- Instructions to follow -
Report the count of lines in the entries below that contain "registers", and leave out everything else.
---*---
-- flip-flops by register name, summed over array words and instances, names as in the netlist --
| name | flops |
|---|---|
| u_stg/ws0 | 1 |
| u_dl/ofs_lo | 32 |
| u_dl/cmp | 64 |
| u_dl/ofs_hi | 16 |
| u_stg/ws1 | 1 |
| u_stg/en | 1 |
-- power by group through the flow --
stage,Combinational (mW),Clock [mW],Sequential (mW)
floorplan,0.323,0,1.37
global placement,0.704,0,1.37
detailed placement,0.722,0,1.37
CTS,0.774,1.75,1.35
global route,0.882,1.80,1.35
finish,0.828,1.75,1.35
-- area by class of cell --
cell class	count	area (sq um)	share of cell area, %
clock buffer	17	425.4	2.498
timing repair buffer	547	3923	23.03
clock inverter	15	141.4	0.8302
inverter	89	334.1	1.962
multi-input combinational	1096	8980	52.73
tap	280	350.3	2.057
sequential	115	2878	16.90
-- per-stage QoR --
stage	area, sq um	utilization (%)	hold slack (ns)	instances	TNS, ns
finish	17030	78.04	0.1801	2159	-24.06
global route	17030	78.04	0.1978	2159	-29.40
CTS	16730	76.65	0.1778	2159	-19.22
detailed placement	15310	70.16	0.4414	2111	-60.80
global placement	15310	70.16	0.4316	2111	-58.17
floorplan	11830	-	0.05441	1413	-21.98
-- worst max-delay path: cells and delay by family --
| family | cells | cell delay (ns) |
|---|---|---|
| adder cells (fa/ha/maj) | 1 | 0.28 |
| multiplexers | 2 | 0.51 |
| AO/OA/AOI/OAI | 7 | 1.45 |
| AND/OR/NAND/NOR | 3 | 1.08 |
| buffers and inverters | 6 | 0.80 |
[config.mk]
export PLATFORM = sky130hd
export DESIGN_NAME = dual_sprite_shifter
export DESIGN_NICKNAME = d
export VERILOG_FILES = /design/src/rtl/sps_pkg.sv /design/src/rtl/sps_spread.sv /design/src/rtl/sps_store.sv /design/src/rtl/dual_sprite_shifter.sv
export SDC_FILE = /design/constraint.sdc
export NUM_CORES = 1
export LEC_CHECK = 0
export BUFFER_PORTS_ARGS = -buffer_cell sky130_fd_sc_hd__buf_4
export CORE_MARGIN = 4
export CORE_UTILIZATION = 60
export DETAILED_ROUTE_END_ITERATION = 16
export PLACE_DENSITY_LB_ADDON = 0.05
export SYNTH_ARGS = -nofsm -noshare
export SYNTH_HDL_FRONTEND = slang
export SYNTH_SLANG_ARGS = --single-unit
export TNS_END_PERCENT = 50
[constraint.sdc]
create_clock -name clk -period 1.5 [get_ports clk]
set_input_delay 0.15 -clock clk [delete_from_list [all_inputs] [get_ports clk]]
set_output_delay 0.15 -clock clk [all_outputs]
set_load 0.05 [all_outputs]
<file path="src/rtl/wprot_pkg.sv">
package wprot_pkg;

  typedef enum logic [2:0] {
    ST_IDLE = 3'd0,
    ST_B1   = 3'd1,  // 1st pair seen, expect alt/55
    ST_B2   = 3'd2,  // expect main/A0 or main/80
    ST_ARM  = 3'd3,  // next write is committed, then lock
    ST_U3   = 3'd4,  // release: expect main/AA
    ST_U4   = 3'd5,  // release: expect alt/55
    ST_U5   = 3'd6   // release: expect main/20
  } step_e;

  localparam logic [15:0] MAIN_ADDR = 16'h5555;
  localparam logic [14:0] ALT_ADDR  = 15'h2AAA;
  localparam int          ALT_BITS  = 15;

  localparam logic [7:0] D_START = 8'hAA;
  localparam logic [7:0] D_SECND = 8'h55;
  localparam logic [7:0] D_LOCK  = 8'hA0;
  localparam logic [7:0] D_REL1  = 8'h80;
  localparam logic [7:0] D_REL2  = 8'h20;

endpackage

</file>
<file path="src/rtl/wprot_seq_match.sv">
module wprot_seq_match
  import wprot_pkg::*;
#(
  parameter int ADDR_W = 17,
  parameter int DATA_W = 8
) (
  input  step_e             step_i,
  input  logic [ADDR_W-1:0] addr_i,
  input  logic [DATA_W-1:0] data_i,
  output step_e             step_nxt_o,
  output logic              hit_o,
  output logic              arm_fire_o,
  output logic              unlock_o
);

  logic at_main, at_alt, is_start;

  assign at_main  = (addr_i == ADDR_W'(MAIN_ADDR));
  assign at_alt   = (addr_i[ALT_BITS-1:0] == ALT_ADDR);  // upper bits aliased
  assign is_start = at_main && (data_i == DATA_W'(D_START));

  always_comb begin
    step_nxt_o = ST_IDLE;
    hit_o      = 1'b0;
    arm_fire_o = 1'b0;
    unlock_o   = 1'b0;
    case (step_i)
      ST_ARM: arm_fire_o = 1'b1;
      ST_B1, ST_U4: begin
        if (at_alt && data_i == DATA_W'(D_SECND)) begin
          step_nxt_o = (step_i == ST_B1) ? ST_B2 : ST_U5;
          hit_o      = 1'b1;
        end
      end
      ST_B2: begin
        if (at_main && data_i == DATA_W'(D_LOCK)) begin
          step_nxt_o = ST_ARM;
          hit_o      = 1'b1;
        end else if (at_main && data_i == DATA_W'(D_REL1)) begin
          step_nxt_o = ST_U3;
          hit_o      = 1'b1;
        end
      end
      ST_U3: begin
        if (is_start) begin
          step_nxt_o = ST_U4;
          hit_o      = 1'b1;
        end
      end
      ST_U5: begin
        if (at_main && data_i == DATA_W'(D_REL2)) begin
          hit_o    = 1'b1;
          unlock_o = 1'b1;
        end
      end
      default: ;
    endcase
    // mismatch that is itself the opening pair restarts at step one
    if (!hit_o && !arm_fire_o && step_i != ST_U3 && is_start) begin
      step_nxt_o = ST_B1;
      hit_o      = 1'b1;
    end
  end

endmodule

</file>
<file path="src/rtl/wprot_gap_timer.sv">
module wprot_gap_timer #(
  parameter int WINDOW_CLKS = 1500,
  localparam int CNT_W = $clog2(WINDOW_CLKS + 1)
) (
  input  logic clk_i,
  input  logic rst_ni,
  input  logic active_i,
  input  logic wr_valid_i,
  output logic expire_o
);

  logic [CNT_W-1:0] tmr_q;

  assign expire_o = active_i && !wr_valid_i && (tmr_q == CNT_W'(WINDOW_CLKS - 1));

  always_ff @(posedge clk_i or negedge rst_ni) begin
    if (!rst_ni)                                tmr_q <= '0;
    else if (wr_valid_i || !active_i || expire_o) tmr_q <= '0;
    else                                        tmr_q <= tmr_q + 1'b1;
  end

  p_tmr_bound_r8: assert property (@(posedge clk_i) disable iff (!rst_ni)
    tmr_q < CNT_W'(WINDOW_CLKS));

endmodule

</file>
<file path="src/rtl/wprot_state.sv">
module wprot_state #(
  parameter bit INIT_PROTECT = 1'b0
) (
  input  logic clk_i,
  input  logic rst_ni,
  input  logic lock_i,
  input  logic unlock_i,
  output logic prot_o
);

  always_ff @(posedge clk_i or negedge rst_ni) begin
    if (!rst_ni)       prot_o <= INIT_PROTECT;
    else if (lock_i)   prot_o <= 1'b1;
    else if (unlock_i) prot_o <= 1'b0;
  end

endmodule

</file>
<file path="src/rtl/wprot_seq_guard.sv">
module wprot_seq_guard
  import wprot_pkg::*;
#(
  parameter int ADDR_W      = 17,
  parameter int DATA_W      = 8,
  parameter int WINDOW_CLKS = 1500,
  parameter bit INIT_PROTECT = 1'b0
) (
  input  logic              clk_i,
  input  logic              rst_ni,
  input  logic              wr_valid_i,
  input  logic [ADDR_W-1:0] wr_addr_i,
  input  logic [DATA_W-1:0] wr_data_i,
  output logic              wr_allow_o,
  output logic              cmd_byte_o,
  output logic              protected_o
);

  step_e step_q, step_nxt;
  logic  hit, arm_fire, unlock, expire, prot_q;

  wprot_seq_match #(.ADDR_W(ADDR_W), .DATA_W(DATA_W)) i_match (
    .step_i    (step_q),
    .addr_i    (wr_addr_i),
    .data_i    (wr_data_i),
    .step_nxt_o(step_nxt),
    .hit_o     (hit),
    .arm_fire_o(arm_fire),
    .unlock_o  (unlock)
  );

  wprot_gap_timer #(.WINDOW_CLKS(WINDOW_CLKS)) i_timer (
    .clk_i     (clk_i),
    .rst_ni    (rst_ni),
    .active_i  (step_q != ST_IDLE),
    .wr_valid_i(wr_valid_i),
    .expire_o  (expire)
  );

  wprot_state #(.INIT_PROTECT(INIT_PROTECT)) i_state (
    .clk_i   (clk_i),
    .rst_ni  (rst_ni),
    .lock_i  (wr_valid_i && arm_fire),
    .unlock_i(wr_valid_i && unlock),
    .prot_o  (prot_q)
  );

  always_ff @(posedge clk_i or negedge rst_ni) begin
    if (!rst_ni)         step_q <= ST_IDLE;
    else if (wr_valid_i) step_q <= step_nxt;
    else if (expire)     step_q <= ST_IDLE;
  end

  assign wr_allow_o  = wr_valid_i && (!prot_q || step_q == ST_ARM);
  assign cmd_byte_o  = wr_valid_i && hit;
  assign protected_o = prot_q;

  p_lock_after_arm_r3: assert property (@(posedge clk_i) disable iff (!rst_ni)
    $rose(prot_q) |-> $past(wr_valid_i && step_q == ST_ARM));

  p_unlock_after_rel_r6: assert property (@(posedge clk_i) disable iff (!rst_ni)
    $fell(prot_q) |-> $past(wr_valid_i && step_q == ST_U5 && unlock));

  p_block_locked_r4: assert property (@(posedge clk_i) disable iff (!rst_ni)
    (prot_q && wr_valid_i && step_q != ST_ARM) |-> !wr_allow_o);

  p_cmd_with_valid_r10: assert property (@(posedge clk_i) disable iff (!rst_ni)
    cmd_byte_o |-> wr_valid_i);

  p_idle_only_drop_r9: assert property (@(posedge clk_i) disable iff (!rst_ni)
    (!$past(wr_valid_i) && step_q != $past(step_q)) |-> step_q == ST_IDLE);

endmodule

</file>
<file path="config.mk">
export PLATFORM = sky130hd
export DESIGN_NAME = wprot_seq_guard
export DESIGN_NICKNAME = d
export VERILOG_FILES = /design/src/rtl/wprot_pkg.sv /design/src/rtl/wprot_seq_match.sv /design/src/rtl/wprot_gap_timer.sv /design/src/rtl/wprot_state.sv /design/src/rtl/wprot_seq_guard.sv
export SDC_FILE = /design/constraint.sdc
export NUM_CORES = 1
export LEC_CHECK = 0
export BUFFER_PORTS_ARGS = -buffer_cell sky130_fd_sc_hd__buf_2
export CAP_MARGIN = 20
export CORE_MARGIN = 10
export CORE_UTILIZATION = 52
export CTS_BUF_LIST = sky130_fd_sc_hd__clkbuf_4
export DETAILED_ROUTE_END_ITERATION = 6
export GPL_ROUTABILITY_DRIVEN = 1
export PLACE_DENSITY = 0.81
export SLEW_MARGIN = 30
export SYNTH_ARGS = -nofsm -noshare
export SYNTH_HDL_FRONTEND = slang
export SYNTH_SLANG_ARGS = --single-unit
</file>
<file path="constraint.sdc">
create_clock -name clk_i -period 1.6 [get_ports clk_i]
set_input_delay 0.16 -clock clk_i [delete_from_list [all_inputs] [get_ports clk_i]]
set_output_delay 0.16 -clock clk_i [all_outputs]
set_load 0.02 [all_outputs]
</file>
==> results of run 1 <==
[cell type report]
type                       instances  area share, %
tap                               25          2.352
clock buffer                       4          2.258
inverter                           4          1.129
multi-input combinational         81          45.63
timing repair buffer              44          20.32
sequential                        15          28.32
[stage by stage]
stage	std cells	total power, mW	hold slack [ps]	setup WS, ps	setup TNS (ps)
2_1_floorplan	102	0.4161	-135.6	204.9	0
3_3_place_gp	162	0.4718	71.09	31.86	0
3_5_place_dp	162	0.4746	77.51	11.58	0
4_1_cts	171	0.7046	142.0	-132.1	-132.1
5_1_grt	173	0.7382	161.1	-274.4	-337.2
6_report	173	0.7028	154.8	-150.9	-150.9
[critical path: cells and delay by family, from the launching register on]
kind / cells / cell delay, ps
compound gates: 3 / 400
flops: 1 / 410
simple gates: 2 / 380
buf+inv: 1 / 120
[synth_stat cells, drive strengths merged, types with 2 or more instances]
library cell	n	share of area, %
nor2	14	5.3
dfrtp	15	38
xor2	5	4.4
o21ai	3	1.5
nor4b	3	3.3
nor3	5	3.7
nand4b	2	1.8
nand4bb	2	2.3
nand3b	2	1.5
nand2	4	1.5
inv	4	1.5
and3	6	3.8
nor4bb	3	3.0
a21oi	5	2.9
xnor2	4	3.5
nor4	3	4.9
nand3	7	3.5
[per-layer routing]
metal  routed length, µm  part of all wire [%]  GRT usage [%]  vias up
li1                    -                     -              -      474
met4                  55                   2.1          4.918        0
met3                  69                   2.7          2.650        7
met2                1348                    52          20.98       18
met5                   0                     0              0        -
met1                1116                    43          14.53      478
[layout by cell type (no fill, tap or decap), types with 2 or more instances in the layout]
cell and n:
buf_2 28, nor2_1 14, dfrtp_1 14, buf_4 13
nand3_1 7, and3_1 5, xor2_1 5, xnor2_1 4
inv_1 4, nand2_1 4, clkbuf_4 4, nor4bb_1 3
o21ai_1 3, a21oi_1 3, nand3b_1 2, nor3_2 2
nand4b_1 2, nand4bb_1 2, nor4_4 2, nor4b_2 2
nor3_1 2, buf_6 2
[registers in the layout (all words and copies together), names as in the netlist]
signal and count:
i_timer.tmr_q 11, step_q 3, i_state.prot_o 1
[worst min-delay path by stage]
stage            startpoint               end  slack (ps)  cells after the start
6_report       wr_data_i[5]    i_state.prot_o         150                      2
5_1_grt        wr_data_i[5]    i_state.prot_o         160                      2
4_1_cts        wr_data_i[5]    i_state.prot_o         140                      2
3_5_place_dp         rst_ni  i_timer.tmr_q[3]          80                      1
3_3_place_gp         rst_ni  i_timer.tmr_q[3]          70                      1
2_1_floorplan        rst_ni    i_state.prot_o        -140                      0
[power groups by stage]
| stage | clock network [mW] | registers, mW | logic, mW |
|---|---|---|---|
| finish | 0.228 | 0.379 | 0.0964 |
| global route | 0.253 | 0.379 | 0.107 |
| CTS | 0.233 | 0.379 | 0.0928 |
| detailed placement | 0 | 0.386 | 0.0883 |
| global placement | 0 | 0.386 | 0.0855 |
| floorplan | 0 | 0.386 | 0.0297 |
[logic make-up (layout without fill, tap and decap cells)]
| family | after synthesis | in the layout |
|---|---|---|
| AO/OA/AOI/OAI | 15 | 15 |
| adder cells (fa/ha/maj) | 1 | 1 |
| XOR/XNOR | 9 | 9 |
| flip-flops | 15 | 15 |
| buffers and inverters | 6 | 52 |
| AND/OR/NAND/NOR | 56 | 56 |
[what timing repair did]
| item | 4_1_cts | 5_1_grt |
|---|---|---|
| setup endpoints to repair | 1 | 13 |
| pin swaps | 1 | 2 |
| buffers inserted | 4 | 3 |
| hold endpoints to repair | 15 | 0 |
| hold buffers | 1 | 0 |
| gates resized for setup | 7 | 4 |
==> summary.txt, run 1 <==
Run status
  – Status: complete, but fails checks
  – Failing checks: negative setup slack

Critical path
  – Crit-path cells: nand3b_1 -> nor4_4 -> o21ai_1 -> a21boi_1 -> o21a_1 -> buf_6
  – Worst r2r src: i_timer.tmr_q[4]
  – Worst setup endpoint: cmd_byte_o
  – Crit-path slowest cell: dfrtp_1
  – Worst setup SP type: flop
  – Critical path startpoint: step_q[0]
  – Reg2reg end: i_timer.tmr_q[6]
  – Worst Path Arrival: about 1600 ps
  – Req. time, crit path: between 1000 and 1500 ps
  – CP max stage delay: 410 ps
  – Crit. End Element: output port
  – Reg2Reg Depth: 6
  – CP Max Fanout: 4
  – WS Path Type: reg -> out
  – R2R setup slack: 60 ps

GRT
  – Initial antenna violation count: 0
  – Largest net degree at the start of global routing: 16
  – Total GRT Usage: around an eighth
  – Global-route wire length before repair: ~4200 µm
  – Vias in the first global route: 955
  – Total gr overflow: 0

Die
  – # IOs: 31
  – Core Area: roughly 1800 µm²
  – Die ar.: between 4000 and 5000 µm²
  – Initial cell density of the core: a little under three fifths
  – Die Width: 63.57 µm
  – Die Ht: ~64 µm
  – Cell Rows: 15

Place
  – HPWL after DPL: slightly below 2000 µm
  – Cell Area, Placed: around 1200 µm²
  – PortBufs: 30
  – RD Place Congestion: 0.7989

Synth
  – Post-Synth Adder-Cell Area: between 1 and 1.5%
  – #FFs+latches synth: 15
  – Ys Warns: 0
  – Synth Cell Area: between 900 and 1000 µm²
  – Sequential area share after synthesis: between 30% and 40%
  – Post-synth cell types: 36
  – Synth Area in Compound Gates: between 10% and 20%
  – Syn avg cell area: between 9 and 10 µm²
  – Xor/xnor share of the synthesized area: between 7 and 8%
  – Top_reg_cell synth: dfrtp_1
  – Cells after Synth: 102
  – Simple-gate area share of the yosys netlist: 39.29%
  – Syn Nets: about 130
  – Largest family of logic cells by synthesized area: simple AND/OR/NAND/NOR gates
  – Synth async-reset ratio: 100.0%
  – Mux share of post-synthesis cell area: 0%
  – Number of synthesized flops with an enable pin: 0

Timing
  – Slew headroom: slightly below 80%
  – Max Clk Rate: 571.1 MHz
  – Hold Violations, Final: 0
  – Final Setup Violations: 1
  – Max Slew Vio Count: 0
  – Worst-margin pin slew: approximately 340 ps
  – Minimum clock period: between 1500 and 2000 ps
  – Worst Skew: 4.165 ps
  – Period utilization: 109.4%
  – Setup repair after global routing missed its margin: yes
  – Setup slack after layout: -150.9 ps

Finish
  – Share of layout cells above drive strength 1: between 40% and 50%
  – Layout Nets: between 150 and 200
  – Final Util: 75.39%
  – N_diodes: 0
  – Multi-input logic area: about 600 µm²
  – Area grow syn2layout: 34.73%
  – Sequential cell area: ~380 µm²
  – Final-layout fill cell count: 138
  – Post-route cell area: around 1300 µm²

Drt
  – Vias: about 980
  – Final wirelength: 2590 µm
  – Antenna viol nets, final: 0
  – Drt first pass iters: 4
  – WL per Instance: 14.97 µm
  – Post-route DRC: 0
  – Via-to-Cell Ratio: 5.647
  – Initial drt markers: 24

Pwr
  – Switching part of the total: between 20% and 30%
  – Peak VDD IR: 0.4848 mV
  – Lkg Pwr: 0.6151 nW
  – Sw power: ~0.16 mW
  – Combinational power share: about 14%
  – Register share of total power: 53.9%
  – Clock power share: between 30% and 40%
  – Int Pwr: roughly 0.54 mW
  – Power per cell area: around 530 nW/µm²

Hold path
  – Hold Crit Class: in -> reg

Flow run
  – Max-cap violation count: 0

Clocking
  – Clock slew at reported path FFs: roughly 80 ps
  – Clk_lat worst skew: 280 ps
  – Clock tree buffer depth: 2
  – Clock root buffer: clkbuf_4
  – H-tree levels: 1
  – CTS tree: done
  – CTS Buf Count: 3
  – Clk sink count: 15
Note: power is estimated with default switching activity, not from simulation.
==> run 2, diff against run 1 <==
Clock period 1.6 ns to 1.8 ns, I/O delays scaled along.
==> summary.txt, run 2 (synthesis gave the netlist of run 1 again) <==
Timing
  – Hold Violations, Final: 0 (unchanged)
  – Slew headroom: 74.99% (-2.4 points)
  – Setup slack after layout: -11.98 ps (+139.0 ps)
  – Worst Skew: 2.210 ps (-1.955 ps)
  – Setup TNS: -11.98 ps (+139.0 ps)
  – Max Slew Vio Count: 0 (unchanged)
  – Max Clk Rate: around 550 MHz
  – Setup repair after global routing missed its margin: yes
  – Period utilization: 100.7%
  – Worst-margin pin slew: 371.7 ps (+35.59 ps)
  – Final Setup Violations: 1 (unchanged)
  – Minimum clock period: between 1500 and 2000 ps

Finish
  – Final-layout fill cell count: 158 (+14%)
  – N_diodes: 0 (unchanged)
  – Sequential cell area: 377.9 µm² (+0.33%)
  – Share of layout cells above drive strength 1: 36.43% (-4.8 points)
  – Layout Nets: 170 (-4.5%)
  – Area grow syn2layout: 26.36%
  – Commonest cells after routing, fill and taps aside: 29 x buf_2, 14 x nor2_1, 13 x dfrtp_1
  – Commonest non-fill, non-tap cell in the layout: buf_2
  – Biggest regs: i_timer.tmr_q: 11 flops, step_q: 3 flops, i_state.prot_o: 1 flops
  – Most flop-heavy register: i_timer.tmr_q
  – Post-route cell area: 1247 µm² (-6.2%)
  – Max reg flops: 11 (unchanged)
  – Multi-input logic area: 589.3 µm² (-2.9%)

Pwr
  – Power per cell area: 496.0 nW/µm² (-6.1%)
  – Final Power: 0.6187 mW (-12%)
  – Peak VDD IR: 0.5050 mV (+4.2%)
  – Lkg Pwr: 0.5642 nW (-8.3%)

Clocking
  – Clock slew at reported path FFs: 90 ps (about the same)
  – CTS tree: done
  – Clk_lat worst skew: 280 ps (about the same)
  – Clock tree buffer depth: 2 (unchanged)
  – CTS Buf Count: 3 (unchanged)
  – Clk sink count: 15 (unchanged)
  – H-tree levels: 1 (unchanged)
  – Clock root buffer: clkbuf_4

Drt
  – Final wirelength: 2611 µm (+0.81%)
  – WL per Instance: 15.82 µm (+5.7%)
  – Vias: 930 (-4.8%)
  – Via-to-Cell Ratio: 5.636 (-0.20%)
  – Drt first pass iters: 4 (unchanged)
  – Antenna viol nets, final: 0 (unchanged)
  – Post-route DRC: 0 (unchanged)
  – Initial drt markers: 37 (+54%)

Hold path
  – Hold depth: 2 (unchanged)
  – Hold Crit Class: in -> reg

Place
  – RD Place Congestion: 0.8134 (+1.8%)
  – Cell Area, Placed: 1165 µm² (-3.1%)
  – HPWL after DPL: 2039 µm (+2.9%)
  – PortBufs: 30 (unchanged)
  – Setup WS pre-CTS: 139.6 ps (+128.1 ps)

GRT
  – Total GRT Usage: 13.17% (+0.85 points)
  – Total gr overflow: 0 (unchanged)
  – Global-route wire length before repair: 4395 µm (+5.1%)
  – Largest net degree at the start of global routing: 16 (unchanged)
  – Initial antenna violation count: 0 (unchanged)
  – Vias in the first global route: 972 (+1.8%)

Critical path
  – CP Max Fanout: 5 (+1)
  – Crit. End Element: output port
  – Worst setup SP type: flop
  – WS Path Type: reg -> out
  – Req. time, crit path: 1620 ps (+180 ps)
  – Worst Path Arrival: 1630 ps (+40 ps)
  – Reg2Reg Depth: 6 (unchanged)

Die
  – Initial cell density of the core: 55.96% (unchanged)
  – Die Ht: 63.57 µm (unchanged)
  – Core Area: 1764 µm² (unchanged)
  – Die Width: 63.57 µm (unchanged)
  – Cell Rows: 15 (unchanged)
  – # IOs: 31 (unchanged)
  – Die ar.: 4041 µm² (unchanged)

Run status
  – Status: complete, but fails checks
  – Failing checks: negative setup slack

Flow run
  – Max-cap violation count: 0 (unchanged)
## run 2: worst paths after layout
path                                    end  slack, ps             start
setup / recovery                 cmd_byte_o        -10         step_q[1]
hold / removal               i_state.prot_o        170      wr_data_i[5]
setup reg to reg           i_timer.tmr_q[0]        200  i_timer.tmr_q[4]
hold reg to reg            i_timer.tmr_q[0]        510  i_timer.tmr_q[0]
max in group asynchronous         step_q[2]       1200            rst_ni
min in group asynchronous  i_timer.tmr_q[4]        330            rst_ni
## run 2: stage by stage
| step | instances | util [%] | hold WS, ps |
|---|---|---|---|
| after floorplan | 102 | - | -115.6 |
| after global placement | 157 | 66.03 | 91.17 |
| after detailed placement | 157 | 66.03 | 98.03 |
| after CTS | 165 | 70.21 | 164.9 |
| after global routing | 165 | 70.71 | 181.2 |
| final | 165 | 70.71 | 167.3 |
## run 2: final cells by class
| cell class | count | area share (%) |
|---|---|---|
| sequential | 15 | 30.29 |
| clock buffer | 4 | 2.407 |
| multi-input combinational | 81 | 47.24 |
| inverter | 4 | 1.204 |
| tap | 25 | 2.508 |
| timing repair buffer | 36 | 16.35 |
## run 2: layer usage
metal	track usage, %	wire, µm
met5	0	0
met4	3.279	36
met1	13.48	990
met2	25.25	1481
met3	3.710	102
## run 2: power by group
group | internal [mW] | switching [mW]
Clock | 0.101 | 0.105
Combinational | 0.0361 | 0.0404
Sequential | 0.337 | 0.00000000275
Total | 0.474 | 0.145
## run 2: repair_timing
item | in CTS | in global routing
endpoints found under the setup margin | 1 | 1
hold buffers | 1 | 0
endpoints found under the hold margin | 15 | 0
gates resized for setup | 4 | 2
buffers inserted | 3 | 0
cloned | 0 | 0
pin swaps | 0 | 1
## run 2: worst max-delay path, stage by stage (launching register included)
cell and delay (ps):
dfrtp_2 440, and3b_2 260, nor3_2 150, o21ai_1 70
a21boi_1 160, o21a_1 150, buf_6 120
---*---
- Task response -
2